Protecionismo de lá e de cá
Com ou sem Trump, que tal uma revisão da política brasileira de comércio?
OBrasil pode ser um dos próximos alvos da truculência do presidente Donald Trump. Depois de impor sua vontade a mexicanos e canadenses e refazer o Acordo de Livre Comércio da América do Norte (Nafta), o presidente americano criticou, num discurso, dois outros parceiros. O Brasil foi citado depois da Índia. “É uma beleza. Eles (os brasileiros) cobram de nós o que querem. Se você perguntar a algumas empresas, elas dirão que o Brasil é um dos mais duros do mundo, talvez o mais duro.” O comentário incluiu uma acusação de injustiça em relação a companhias americanas, um mote usado com frequência em relação a países, a tratados e até às normas da Organização Mundial do Comércio (OMC). Em síntese: o mundo trata injustamente os americanos e isso legitima as barreiras impostas pela Casa Branca, o abandono do acordo do clima e a contestação das instituições globais. O trumpismo é ruim, sem dúvida, mas sobra a questão: com ou sem Trump, que tal uma revisão da política brasileira de comércio?
O Brasil tem uma das economias mais fechadas do mundo, com barreiras tarifárias mais altas que as da maior parte dos participantes do comércio internacional. A política de restrições ainda se agravou, no período petista, com regras de conteúdo nacional e incentivos a políticas setoriais. A preferência a fornecedores nacionais impôs custos desastrosos à Petrobrás e prejudicou seus investimentos em pesquisa e produção, além de favorecer um dos maiores esquemas de corrupção da história do País. Os incentivos – à inovação, por exemplo – resultaram em enorme desperdício de recursos, com agravamento das condições fiscais.
Nenhum desses mimos, úteis a grupos e setores privilegiados, produziu ganhos sensíveis de competitividade e expansão do comércio. Algumas das empresas mais favorecidas e mais protegidas concentram suas exportações no Mercosul, num pacto de mediocridade com os parceiros argentinos. Uma das indústrias brasileiras mais competitivas, a Embraer, é também uma das mais integradas na cadeia internacional de geração de valor. Excetuados alguns exemplos notáveis, o setor de manufaturas é deficitário no comércio externo.
O superávit comercial brasileiro depende basicamente da exportação do agronegócio, um caso notável de eficiência e de competitividade. Graças a esse superávit o déficit em transações correntes vem sendo mantido regularmente em níveis saudáveis e facilmente financiáveis com o investimento estrangeiro direto.

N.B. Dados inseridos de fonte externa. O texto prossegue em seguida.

### config.mk
export PLATFORM = sky130hd
export DESIGN_NAME = am_lane_lock
export DESIGN_NICKNAME = d
export VERILOG_FILES = /design/src/rtl/am_lock_pkg.sv /design/src/rtl/am_match.sv /design/src/rtl/am_lane_lock.sv
export SDC_FILE = /design/constraint.sdc
export NUM_CORES = 1
export LEC_CHECK = 0
export CAP_MARGIN = 20
export CORE_MARGIN = 2
export CORE_UTILIZATION = 40
export DETAILED_ROUTE_END_ITERATION = 8
export GPL_ROUTABILITY_DRIVEN = 1
export PLACE_DENSITY = 0.86
export SLEW_MARGIN = 20
export SYNTH_ARGS = -nofsm -noshare
export SYNTH_HDL_FRONTEND = slang
export SYNTH_SLANG_ARGS = --single-unit
### constraint.sdc
create_clock -name clk -period 1.9 [get_ports clk]
set_clock_uncertainty 0.05 [all_clocks]
set_input_delay 0.285 -clock clk [delete_from_list [all_inputs] [get_ports clk]]
set_output_delay 0.285 -clock clk [all_outputs]
set_load 0.02 [all_outputs]
### src/rtl/am_lock_pkg.sv
// am_lock_pkg: shared constants and types for the per-lane alignment-marker lock.
// Holds sync-header codes, AM byte-field offsets, the marker type, the
// lock FSM state type and the 40G / 100G marker tables.
package am_lock_pkg;

    localparam logic [1:0] SYNC_CTRL = 2'b10;
    localparam logic [1:0] SYNC_DATA = 2'b01;

    // LSB positions of each marker byte inside a 66-bit block
    localparam int M0_LSB   = 2;
    localparam int M1_LSB   = 10;
    localparam int M2_LSB   = 18;
    localparam int BIP3_LSB = 26;
    localparam int M4_LSB   = 34;
    localparam int M5_LSB   = 42;
    localparam int M6_LSB   = 50;
    localparam int BIP7_LSB = 58;

    // The six fixed marker bytes; BIP3/BIP7 are not part of the identity
    typedef struct packed {
        logic [7:0] m0;
        logic [7:0] m1;
        logic [7:0] m2;
        logic [7:0] m4;
        logic [7:0] m5;
        logic [7:0] m6;
    } am_marker_t;

    typedef enum logic [1:0] {
        SEARCH  = 2'd0,
        CONFIRM = 2'd1,
        LOCKED  = 2'd2
    } am_state_t;

    // M4..M6 are always the bitwise inverse of M0..M2
    function automatic am_marker_t make_am(input logic [7:0] m0,
                                           input logic [7:0] m1,
                                           input logic [7:0] m2);
        am_marker_t r;
        r.m0 = m0;
        r.m1 = m1;
        r.m2 = m2;
        r.m4 = ~m0;
        r.m5 = ~m1;
        r.m6 = ~m2;
        return r;
    endfunction

    localparam am_marker_t AM_40G [4] = '{
        make_am(8'h90, 8'h76, 8'h47),
        make_am(8'hF0, 8'hC4, 8'hE6),
        make_am(8'hC5, 8'h65, 8'h9B),
        make_am(8'hA2, 8'h79, 8'h3D)
    };

    localparam am_marker_t AM_100G [20] = '{
        make_am(8'hC1, 8'h68, 8'h21),
        make_am(8'h9D, 8'h71, 8'h8E),
        make_am(8'h59, 8'h4B, 8'hE8),
        make_am(8'h4D, 8'h95, 8'h7B),
        make_am(8'hF5, 8'h07, 8'h09),
        make_am(8'hDD, 8'h14, 8'hC2),
        make_am(8'h9A, 8'h4A, 8'h26),
        make_am(8'h7B, 8'h45, 8'h66),
        make_am(8'hA0, 8'h24, 8'h76),
        make_am(8'h68, 8'hC9, 8'hFB),
        make_am(8'hFD, 8'h6C, 8'h99),
        make_am(8'hB9, 8'h91, 8'h55),
        make_am(8'h5C, 8'hB9, 8'hB2),
        make_am(8'h1A, 8'hF8, 8'hBD),
        make_am(8'h83, 8'hC7, 8'hCA),
        make_am(8'h35, 8'h36, 8'hCD),
        make_am(8'hC4, 8'h31, 8'h4C),
        make_am(8'hAD, 8'hD6, 8'hB7),
        make_am(8'h5F, 8'h66, 8'h2A),
        make_am(8'hC0, 8'hF0, 8'hE5)
    };

endpackage
`config.mk`:
```
export PLATFORM = sky130hd
export DESIGN_NAME = regfile_write_arbiter
export DESIGN_NICKNAME = d
export VERILOG_FILES = /design/src/rtl/regfile_write_arbiter.sv
export SDC_FILE = /design/constraint.sdc
export NUM_CORES = 1
export LEC_CHECK = 0
export ABC_CLOCK_PERIOD_IN_PS = 4700
export BUFFER_PORTS_ARGS = -buffer_cell sky130_fd_sc_hd__buf_2
export CAP_MARGIN = 20
export CORE_ASPECT_RATIO = 0.6
export CORE_UTILIZATION = 45
export CTS_CLUSTER_DIAMETER = 40
export CTS_CLUSTER_SIZE = 40
export DETAILED_ROUTE_END_ITERATION = 10
export GPL_TIMING_DRIVEN = 1
export HOLD_SLACK_MARGIN = 0.05
export PLACE_DENSITY = 0.73
export SYNTH_ARGS = -nofsm -noshare
export SYNTH_HDL_FRONTEND = slang
export SYNTH_SLANG_ARGS = --single-unit
```
`constraint.sdc`:
```
create_clock -name clk -period 4.7 [get_ports clk]
set_input_delay 0 -clock clk [delete_from_list [all_inputs] [get_ports clk]]
set_output_delay 0 -clock clk [all_outputs]
set_load 0.01 [all_outputs]
```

A proteção à indústria nacional, com barreiras e incentivos, é justificável, segundo um argumento comum, por causa dos custos muito elevados. A tributação, incompatível com uma economia aberta, encarece o investimento, a produção e a exportação. O mero cumprimento das obrigações tributárias consome muito mais tempo das empresas que em outras economias. Além disso, há a insegurança jurídica, o crédito caro, o peso da burocracia estatal, a infraestrutura insuficiente e ruim, a baixa qualidade da mão de obra e a escassez de acordos com parceiros importantes.
Acordos bilaterais e inter-regionais multiplicaram-se em todo o mundo, nos últimos 15 anos, mas o Brasil e os parceiros do Mercosul ficaram longe dos novos arranjos e das novas preferências comerciais.
Embora permaneça entre as 10 maiores economias, o País continua fora do grupo dos 20 maiores exportadores e importadores de bens, segundo a OMC, e com presença modesta no comércio de serviços e nos acordos de investimentos.
Eficiência, produtividade e competitividade são assuntos quase esquecidos na campanha eleitoral. As menções ao comércio internacional são mínimas e, quando ocorrem, são quase sempre deploráveis. Promete-se controle de câmbio em benefício do poder de competição das empresas, mas nada ou quase nada se fala sobre os determinantes da real competitividade, como o investimento produtivo, o capital humano e a inovação. Não se cuida de condições para a geração de empregos decentes. A maior parte da campanha tem o nível do discurso trumpiano.